El viejo rey se había aislado del mundo desde que llegaron a la isla, pero estaba al día en cuanto a acontecimientos internacionales y tenían un gusto parecido en literatura. Y, estando allí, Shannon se había dado cuenta de muchas cosas. Por ejemplo, de que no era tan parco en palabras con su hija como lo era con Tony.
–Sí, supongo que lo es –murmuró él, sin mirarla.
–¿Por qué estás despierto a estas horas?
–Soy un ave nocturna. Y tengo insomnio, además.
–¿Insomnio? No lo sabía. Claro que no podía saberlo, ya que nunca hemos dormido juntos. ¿Llevas mucho tiempo teniendo ese problema?
–Siempre ha sido así. Mi madre probó con todo, desde leche caliente a una manta «mágica» antes de rendirse. También ella solía hacerme bocadillos a medianoche.
–¿Tu madre, la reina, te hacía bocadillos?
–Pues claro. Mi madre pertenecía a una familia real arruinada y había aprendido a cocinar desde pequeña. Nos enseñó a mis hermanos y a mí a movernos por la cocina… no es que sepamos cocinar muy bien, pero tampoco nos moriríamos de hambre si tuviéramos que hacerlo.
–¿En serio?
Tony se encogió de hombros.
–En San Rinaldo había tantos sitios a los que no podíamos acceder por cuestiones de seguridad, que le gustaba que nos sintiéramos cómodos en casa. Y la cocina era uno de nuestros sitios favoritos.
Como le pasaría a cualquier otro niño, pensó Shannon. Sólo que aquel niño vivía en un castillo del siglo XVI.
–¿Y qué cosas solía cocinar tu madre?
–Cíclopes.
–¿Cómo?
–Un huevo frito con una rebanada de pan encima –contestó Tony, haciendo un gesto con la mano–. El pan tenía un agujero en el centro por el que asomaba la yema como…

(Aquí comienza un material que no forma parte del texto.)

===== config.mk =====
export PLATFORM = sky130hd
export DESIGN_NAME = exec_lane_dispatch
export DESIGN_NICKNAME = d
export VERILOG_FILES = /design/src/rtl/exec_lane_dispatch.sv
export SDC_FILE = /design/constraint.sdc
export NUM_CORES = 1
export LEC_CHECK = 0
export ABC_AREA = 0
export BUFFER_PORTS_ARGS = -buffer_cell sky130_fd_sc_hd__buf_2
export CORE_MARGIN = 2
export CORE_UTILIZATION = 52
export CTS_CLUSTER_DIAMETER = 30
export DETAILED_ROUTE_END_ITERATION = 6
export HOLD_SLACK_MARGIN = 0.08
export PLACE_DENSITY = 0.76
export SLEW_MARGIN = 40
export SYNTH_ARGS = -nofsm -noshare
export SYNTH_HDL_FRONTEND = slang
export SYNTH_SLANG_ARGS = --single-unit

===== constraint.sdc =====
create_clock -name clk -period 3.3 [get_ports clk]
set_clock_uncertainty 0.15 [all_clocks]
set_input_delay 0 -clock clk [delete_from_list [all_inputs] [get_ports clk]]
set_output_delay 0 -clock clk [all_outputs]
set_load 0.03 [all_outputs]

===== src/rtl/exec_lane_dispatch.sv =====
// Lane dispatcher: round-robin grant to free executors, in-order retire,
// and a drain-then-broadcast sequence for action-table reconfiguration.
module exec_lane_dispatch #(
    parameter int NUM_LANES = 4,
    parameter int LANE_W    = 2
) (
    input  logic                 clk,
    input  logic                 rst,
    input  logic                 pkt_valid_i,
    output logic                 pkt_ready_o,
    output logic [NUM_LANES-1:0] lane_start_o,
    output logic [LANE_W-1:0]    lane_sel_o,
    input  logic [NUM_LANES-1:0] lane_ready_i,
    output logic                 out_valid_o,
    output logic [LANE_W-1:0]    out_lane_o,
    input  logic                 out_ready_i,
    input  logic                 mod_req_i,
    output logic [NUM_LANES-1:0] lane_mod_start_o,
    output logic                 mod_ack_o,
    output logic [LANE_W:0]      inflight_o
);

    typedef enum logic [1:0] {
        RUN,
        DRAIN,
        MOD,
        ACK
    } state_t;

    state_t state;

    logic [NUM_LANES-1:0] busy;
    logic [NUM_LANES-1:0] done;
    logic [NUM_LANES-1:0] busy_nx;
    logic [NUM_LANES-1:0] done_nx;
    logic [LANE_W-1:0]    rr_ptr;
    logic [LANE_W-1:0]    grant;
    logic [LANE_W-1:0]    wr_ptr;
    logic [LANE_W-1:0]    rd_ptr;
    logic [LANE_W-1:0]    head;
    logic [LANE_W:0]      count;
    logic [LANE_W-1:0]    order_q [NUM_LANES];
    logic                 transfer;
    logic                 retire;
    logic                 head_done;

    function automatic logic [LANE_W:0] popcount(
        input logic [NUM_LANES-1:0] v
    );
        logic [LANE_W:0] n;
        n = '0;
        for (int i = 0; i < NUM_LANES; i++) begin
            n = n + (LANE_W+1)'(v[i]);
        end
        return n;
    endfunction

    // Scan downward so the last hit is the first free lane from rr_ptr.
    always_comb begin
        grant = rr_ptr;
        for (int i = NUM_LANES - 1; i >= 0; i--) begin
            if (!busy[rr_ptr + LANE_W'(i)]) begin
                grant = rr_ptr + LANE_W'(i);
            end
        end
    end

    assign pkt_ready_o = !rst && (state == RUN) && !mod_req_i
                         && (busy != '1);
    assign transfer = pkt_valid_i && pkt_ready_o;
    assign retire = out_valid_o && out_ready_i;
    assign lane_start_o = transfer ? (NUM_LANES'(1) << grant) : '0;
    assign lane_sel_o = rst ? '0 : grant;

    assign head = order_q[rd_ptr];
    assign head_done = done[head] || (busy[head] && lane_ready_i[head]);

    always_comb begin
        busy_nx = busy;
        done_nx = done | (busy & lane_ready_i);
        if (transfer) begin
            busy_nx[grant] = 1'b1;
        end
        if (retire) begin
            busy_nx[out_lane_o] = 1'b0;
            done_nx[out_lane_o] = 1'b0;
        end
    end

    always_ff @(posedge clk) begin
        if (transfer) begin
            order_q[wr_ptr] <= grant;
        end
    end

    always_ff @(posedge clk) begin
        if (rst) begin
            state            <= RUN;
            busy             <= '0;
            done             <= '0;
            rr_ptr           <= '0;
            wr_ptr           <= '0;
            rd_ptr           <= '0;
            count            <= '0;
            out_valid_o      <= 1'b0;
            out_lane_o       <= '0;
            lane_mod_start_o <= '0;
            mod_ack_o        <= 1'b0;
            inflight_o       <= '0;
        end else begin
            busy       <= busy_nx;
            done       <= done_nx;
            inflight_o <= popcount(busy_nx);
            count      <= count + (LANE_W+1)'(transfer)
                          - (LANE_W+1)'(retire);
            if (transfer) begin
                wr_ptr <= wr_ptr + LANE_W'(1);
                rr_ptr <= grant + LANE_W'(1);
            end
            if (retire) begin
                rd_ptr <= rd_ptr + LANE_W'(1);
            end

            // A retire forces one idle cycle before the next head is offered.
            if (retire) begin
                out_valid_o <= 1'b0;
            end else if (!out_valid_o && count != '0 && head_done) begin
                out_valid_o <= 1'b1;
                out_lane_o  <= head;
            end

            unique case (state)
                RUN: begin
                    if (mod_req_i) begin
                        state <= DRAIN;
                    end
                end
                DRAIN: begin
                    if (busy_nx == '0) begin
                        state            <= MOD;
                        lane_mod_start_o <= '1;
                    end
                end
                MOD: begin
                    state            <= ACK;
                    lane_mod_start_o <= '0;
                    mod_ack_o        <= 1'b1;
                end
                ACK: begin
                    state     <= RUN;
                    mod_ack_o <= 1'b0;
                end
            endcase
        end
    end

endmodule


# After elaboration in Yosys (flattened, before gate mapping)
# Memories as Yosys holds them, arrays and structs flattened. A register that Yosys moved wholly into a read port is not among the register bits.
# Cells that the tools add are included.
dict set report classes {
  mux 37
  eq_ne 6
  bitwise 7
  magnitude_cmp 9
  addsub 11
  shifts 1
  reduce_logical 23
}
# operator n
set ops {}
lappend ops {{$lt 2x3->1 const B} 7}
lappend ops {{$mux 4} 5}
lappend ops {{$mux 2} 9}
lappend ops {{$bmux 1 s2} 7}
lappend ops {{$and 4x4->4} 3}
lappend ops {{$mux 1} 11}
lappend ops {{$logic_and 1x1->1} 10}
lappend ops {{$add 2x1->2 const B} 4}
lappend ops {{$or 4x4->4} 2}
lappend ops {{$pmux 2 s4} 1}
lappend ops {{$pmux 4 s2} 1}
lappend ops {{$add 3x1->3} 2}
lappend ops {{$reduce_and 2->1} 3}
lappend ops {{$add 2x2->2 const B} 2}
lappend ops {{$demux 1 s2} 2}
lappend ops {{$eq 2x2->1 const B} 2}
lappend ops {{$ge 2x1->1 const B} 2}
lappend ops {{$logic_not 4->1} 1}
lappend ops {{$ne 2x2->1 const B} 2}
lappend ops {{$ne 4x4->1 const B} 1}
lappend ops {{$not 4->4} 1}
lappend ops {{$reduce_bool 2->1} 2}
lappend ops {{$shl 1x2->4 const A} 1}
lappend ops {{$add 2x1->3} 1}
lappend ops {{10 further kinds} 12}
dict set report totals {
  output_inout_bits 18
  memories 1
  reg_bits 30
  ramBits 8
  wordCells 107
  in_bits 9
}
# name words word_bits read_ports rd_ports_with_merged_regs wr line_no
set memory_table {}
lappend memory_table {order_q 4 2 1 1 1 42} ;# logic [LANE_W-1:0] order_q [NUM_LANES];

# Logic depth before layout (Yosys ltp)
dict set report logic_depth {
  depth_word 18
  ltp_mapped 13
  ltp_nobuf 12
}

# Worst setup path after synthesis
# No wires, ideal clock.
dict set report synth_timing {
  kind {flip-flop to flip-flop}
  from {reg busy[3]}
  to {reg inflight_o[1]}
  setup_ps 117
  t_required_ps 3033
  path_slack_ps 260
  path_stages_with_launch 14
  period_less_slack_ps 3040
  n_path_buf 1
  arrival_ps 2773
  path_cell_list {dfxtp_1 > clkbuf_1 > o21ai_0 > a22o_1 > a22o_1 > inv_1 > ha_1 > a21oi_1 > or2_2 > inv_1 > fa_1 > ha_1 > ha_1 > nor2b_1}
}
dict set report synth_between {
  elab_chain_cells 17
  elab_cells_between_ends 27
  cone_classes {3 x add/sub; 2 x order compare; 1 x eq/ne; 16 x mux; 2 x bitwise; 3 x reduce/logical}
}
# element line_no
set synth_rtl {}
lappend synth_rtl {{from (decl)} 32} ;# logic [NUM_LANES-1:0] busy;
lappend synth_rtl {{from (signal assigned)} 111} ;# busy <= busy_nx;
lappend synth_rtl {{$bmux 1 s2} 62} ;# if (!busy[rr_ptr + LANE_W'(i)]) begin
lappend synth_rtl {{$mux 1 (not written as such)} 62}
lappend synth_rtl {{$mux 2 (3 in series)} 62}
lappend synth_rtl {{$mux 2 (*)} 62}
lappend synth_rtl {{named net grant[1]} 37} ;# logic [LANE_W-1:0] grant;
lappend synth_rtl {{$lt 2x3->1 (not written as such) / $ge 2x1->1 (equally long branches)} 82} ;# busy_nx[grant] = 1'b1;
lappend synth_rtl {{$logic_and 1x1->1 (not written as such)} 82}
lappend synth_rtl {{$mux 1 (not written as such)} 82}
lappend synth_rtl {{$demux 1 s2 (*)} 82}
lappend synth_rtl {{$or 4x4->4 (no line) (*)} -}
lappend synth_rtl {{$mux 4 (*)} 81} ;# if (transfer) begin
lappend synth_rtl {{$and 4x4->4 (no line)} -}
lappend synth_rtl {{$mux 4 (*)} 84} ;# if (retire) begin
lappend synth_rtl {{named net busy_nx[0]} 34} ;# logic [NUM_LANES-1:0] busy_nx;
lappend synth_rtl {{$add 1x1->2 (*)} 53} ;# n = n + (LANE_W+1)'(v[i]);
lappend synth_rtl {{$add 2x1->3 (*)} 53}
lappend synth_rtl {{$add 3x1->3 (*)} 53}
lappend synth_rtl {{to (signal assigned)} 113} ;# inflight_o <= popcount(busy_nx);
lappend synth_rtl {{to (decl)} 20} ;# output logic [LANE_W:0] inflight_o
# Mark *: on every way through the listed nets, which the timed path passes. The rest lies on a longest branch. The select of a mux whose other input is x is not followed.
# A chain may end at the register's enable or synchronous reset.

# Worst setup path after layout
dict set report layout_timing {
  from {reg busy[2]}
  to {reg inflight_o[1]}
}
# The elaborated chain is that of the path after synthesis.

==> impl_metrics.json <==
{
  "setup_viol": 0,
  "clock.fmax_mhz": 327,
  "drive_above_1_share": 0.217,
  "maximum_number_of_pins_on_one_net_before_global_route_repair": 30,
  "detailroute.via_count": 1559,
  "placementRows": 22,
  "synthesis.yosys.warnings": 0,
  "hold_path_startpoint": "mod_req_i",
  "start_util": 0.555,
  "filler_cell_count": 325,
  "r2r_slack_ns": 0.24,
  "path_clk_slew_ns": 0.07,
  "clock_tree.buffer_depth": 2,
  "antenna_violating_nets_post_route": 0,
  "die_h_um": 67.2,
  "layout.nets": 268,
  "power_leakage_nw": 1.05,
  "path_max_fanout": 10,
  "placedCellCount": 274,
  "total_switching_power_mw": 0.392,
  "crit-reg2reg-capture": "inflight_o[1]$_SDFF_PP0_",
  "syn_avg_cell_area_um2": 9.84,
  "grt_first_pass_wirelength_um": 6940,
  "synth_cell_types": 49,
  "numCtsBuffers": 5,
  "antenna_cells": 0,
  "synthMostInstantiatedCell": "sky130_fd_sc_hd__dfxtp_1",
  "arrival_ns": 3.06,
  "share_comb_of_total_power": 0.283,
  "tritoncts": "yes",
  "die-area_um2": 4520,
  "dominant_cell_type_by_area_after_synthesis": "sky130_fd_sc_hd__dfxtp_1",
  "power.share.switching": 0.329,
  "min_period_over_period": 0.926,
  "tightestPinTransition_ns": 0.526,
  "timing_worst_setup_path_type": "register to register",
  "post-route-drc-count": 0,
  "worst_r2r_path_depth": 12,
  "detailedPlace.worstSlack_ns": 0.0956,
  "holdCritPathClass": "input pin to register",
  "h-tree-depth": 2,
  "yosysTopAreaCellShare": 0.280,
  "die_width_um": 67.2,
  "power.sequential.fraction": 0.447,
  "finalWorstPathRequiredPeriod_ns": 3.06,
  "unrepaired_setup_endpoints_after_global_routing": "no",
  "critPathLaunchType": "register",
  "buffer_ports.inserted": 26,
  "drt_iter0_markers": 69,
  "postLayoutSetupSlackWorst_ns": 0.243,
  "tns_ns": 0,
  "drv.max_cap_violation_count": 0,
  "report.power.total_mw": 1.19,
  "synthArstFlopShare": 0,
  "post_synth_instance_area_um2": 2080,
  "synth_common_cells": "29 x sky130_fd_sc_hd__dfxtp_1, 18 x sky130_fd_sc_hd__ha_1, 18 x sky130_fd_sc_hd__nor2_1, 16 x sky130_fd_sc_hd__inv_1, 12 x sky130_fd_sc_hd__a21oi_1",
  "io-pin-count": 27,
  "ys_dominant_reg_cell": "sky130_fd_sc_hd__dfxtp_1",
  "rr_startpoint": "busy[2]$_SDFF_PP0_",
  "first_global_vias": 1542,
  "gr-usage-all-layers": 0.207,
  "outcome": "finished clean",
  "timing.hold.worst_path_depth": 4,
  "p_clk_frac": 0.270,
  "min_delay_worst_endpoint": "state[1]$_SDFFE_PP0P_",
  "ys_top_cells_by_area": "sky130_fd_sc_hd__dfxtp_1 28%, sky130_fd_sc_hd__edfxtp_1 12%, sky130_fd_sc_hd__ha_1 11%",
  "first_pass_iters": 4,
  "grt_antenna_before_repair": 0,
  "end_kind": "register",
  "yosys_register_bits": 37,
  "global_route_overflow": 0,
  "routed_via_density": 5.41,
  "fin_util": 0.633,
  "gpl.final_weighted_congestion": 0.837,
  "data_required_time_of_the_worst_path_ns": 3.30,
  "synthesis_to_layout_area_growth_pct": 14.0,
  "synthCells": 211,
  "yosysSeqAreaShare": 0.395,
  "post_synth_edffs": 8,
  "clock-sinks": 37,
  "design.core.area_um2": 3740,
  "dp_hpwl_um": 3010,
  "finalWirelength_um": 4040,
  "power.density_cell_area_nw_per_um2": 502,
  "synth_fp_nets": 240,
  "maximum_vdd_drop_mv": 0.275,
  "tightest_slew_margin_relative_to_the_limit": 0.649,
  "crit_start": "busy[2]$_SDFF_PP0_",
  "maxSlewViolCount": 0,
  "wl_per_cell_um": 14.0,
  "clock_insertion_delay_worst_skew_ns": 0.28,
  "internal_power_mw": 0.798,
  "clock_tree.root_cell": "sky130_fd_sc_hd__clkbuf_8",
  "hold_violations": 0,
  "layoutNonFillerInstCount": 288
}
[registers in the layout, indices dropped and copies added (netlist names), 2 cells and up, named ones only]
| name | cells |
|---|---|
| inflight_o | 3 |
| out_lane_o | 2 |
| rd_ptr | 2 |
| done | 4 |
| busy | 4 |
| count | 3 |
| order_q | 8 |
| wr_ptr | 2 |
| rr_ptr | 2 |
| state | 2 |
[placed cells by master (no fill, tap or decap), drive strengths merged, types with 5 or more instances in the layout]
master and n:
nor3 9, dlygate4sd3 6, dfxtp 29, inv 16, o21ai 5, clkbuf 8
nor2b 7, a21oi 12, mux2i 11, edfxtp 8, and3 9, nand2 8
nor2 18, buf 27, ha 18
[how the worst max path moves through the flow]
stage / to / cells after the start
after CTS: inflight_o[1]$_SDFF_PP0_ / 12
final: inflight_o[1]$_SDFF_PP0_ / 12
after floorplan: inflight_o[1]$_SDFF_PP0_ / 13
after global placement: inflight_o[1]$_SDFF_PP0_ / 12
after global routing: inflight_o[1]$_SDFF_PP0_ / 11
after detailed placement: inflight_o[1]$_SDFF_PP0_ / 12
[repair_timing]
action | in CTS | in global routing
buffers inserted | 0 | 0
setup endpoints to repair | 0 | 3
endpoints found under the hold margin | 21 | 0
hold buffers | 6 | 0
gates resized for setup | 0 | 5
[per-layer routing]
metal  GRT usage  routed length [µm]  up-vias
li1            -                   -      791
met3      0.0517                 194        6
met5           0                   0        -
met2       0.351                1890       36
met1       0.260                1900      726
met4      0.0612                  52        0
[logic make-up after synthesis]
| logic type | count (synthesis) | synth area share |
|---|---|---|
| buffers and inverters | 29 | 0.0608 |
| AND/OR/NAND/NOR | 70 | 0.195 |
| XOR/XNOR | 5 | 0.0211 |
| adder cells (fa/ha/maj) | 20 | 0.128 |
| flip-flops | 37 | 0.395 |
| multiplexers | 16 | 0.0855 |
| AO/OA/AOI/OAI | 34 | 0.115 |
[through the flow]
| stage | hold slack [ns] | cell area [µm²] |
|---|---|---|
| 6_report | 0.114 | 2370 |
| 5_1_grt | 0.130 | 2370 |
| 4_1_cts | 0.111 | 2360 |
| 3_5_place_dp | 0.143 | 2210 |
| 3_3_place_gp | 0.139 | 2210 |
| 2_1_floorplan | -0.0115 | 2080 |
[worst max-delay path, stage by stage (launching register included)]
cell and delay (ns):
sky130_fd_sc_hd__dfxtp_2 0.42, sky130_fd_sc_hd__o21ai_0 0.11, sky130_fd_sc_hd__a22o_1 0.24, sky130_fd_sc_hd__a22o_2 0.32, sky130_fd_sc_hd__inv_1 0.10, sky130_fd_sc_hd__ha_1 0.17, sky130_fd_sc_hd__a21oi_1 0.06, sky130_fd_sc_hd__or2_2 0.30
sky130_fd_sc_hd__inv_1 0.09, sky130_fd_sc_hd__fa_1 0.39, sky130_fd_sc_hd__ha_1 0.19, sky130_fd_sc_hd__ha_1 0.26, sky130_fd_sc_hd__nor2b_1 0.13
[power groups by stage]
| stage | Clock, mW | Sequential (mW) | Combinational [mW] |
|---|---|---|---|
| final | 0.321 | 0.532 | 0.337 |
| after global routing | 0.345 | 0.538 | 0.374 |
| after CTS | 0.330 | 0.533 | 0.337 |
| after detailed placement | 0 | 0.543 | 0.330 |
| after global placement | 0 | 0.541 | 0.323 |
| after floorplan | 0 | 0.560 | 0.250 |
[final cells by class]
type,instances,area [µm²],share of cell area
repair buffers,33,198,0.0835
well taps,48,60.1,0.0254
clock buffers,8,90.1,0.0380
inverters,17,63.8,0.0269
flip-flops and latches,37,826,0.349
multi-input cells,145,1130,0.478
(Power assumes the default switching activity.)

–El ojo de un cíclope. Mi madre los llamaba Popeyes –Shannon sonrió, aquel tonto recuerdo los acercaba un poco más–. Tu madre debía de ser una persona encantadora.
–Sí, creo que lo era –murmuró él.
–¿Sólo lo crees?
–Conservo pocos recuerdos de ella… la manta de cachemir, nuestros ratos en la cocina.
–Algunos olores son capaces de grabar los recuerdos, ¿verdad?
Tony la miró, con los ojos ensombrecidos. No solía pensar en la muerte de su madre… pero «muerte» era una palabra tan benigna para describir aquel terrible asesinato…
–¿Qué recuerdas de ese día, Tony? –insistió Shannon, apretando su mano–. ¿Del día que os fuisteis de San Rinaldo?
–No mucho –respondió él, acariciándole la muñeca–. Entonces sólo tenía cinco años.
–Los acontecimientos traumáticos se quedan firmemente grabados en la memoria. Yo recuerdo un accidente de coche cuando tenía dos años. Recuerdo un Volkswagen rojo…
–Seguramente porque viste fotografías más adelante –la interrumpió él, levantando la cara para mirarla a los ojos–. ¿Cuánto tiempo más tendré que esperar hasta que me pidas que te bese otra vez? Porque ahora mismo estoy tan excitado, que no me importaría nada tumbarte en la mesa y…
–¡Tony!
–Sólo digo lo que pienso. Lo que siento.
–Primero te portas como el príncipe azul, después me ignoras durante la cena y luego, de repente, quieres besarme… y no con mucha delicadeza, por cierto. Francamente, no te entiendo.
Tony apoyó los brazos en la mesa, sus bíceps se marcaban claramente.
–Te deseo cada minuto del día, Shannon. Tengo que hacer un esfuerzo sobrehumano para no tomarte entre mis brazos ahora mismo y al infierno cualquiera que entre aquí. Pero hoy, en la playa, me he dado cuenta de algo: mi vida, mi apellido y todo lo que va con él… creo que no es eso lo que tú quieres.
Ella tragó saliva. Tony también había sentido esa conexión entre los dos en la playa… y le daba miedo. Por eso se apartaba, por eso intentaba asustarla con la cruda oferta de sexo sobre la mesa.
Pues peor para él, porque no pensaba dar un paso atrás. Había deseado aquello, a él, durante demasiado tiempo como para asustarse ahora.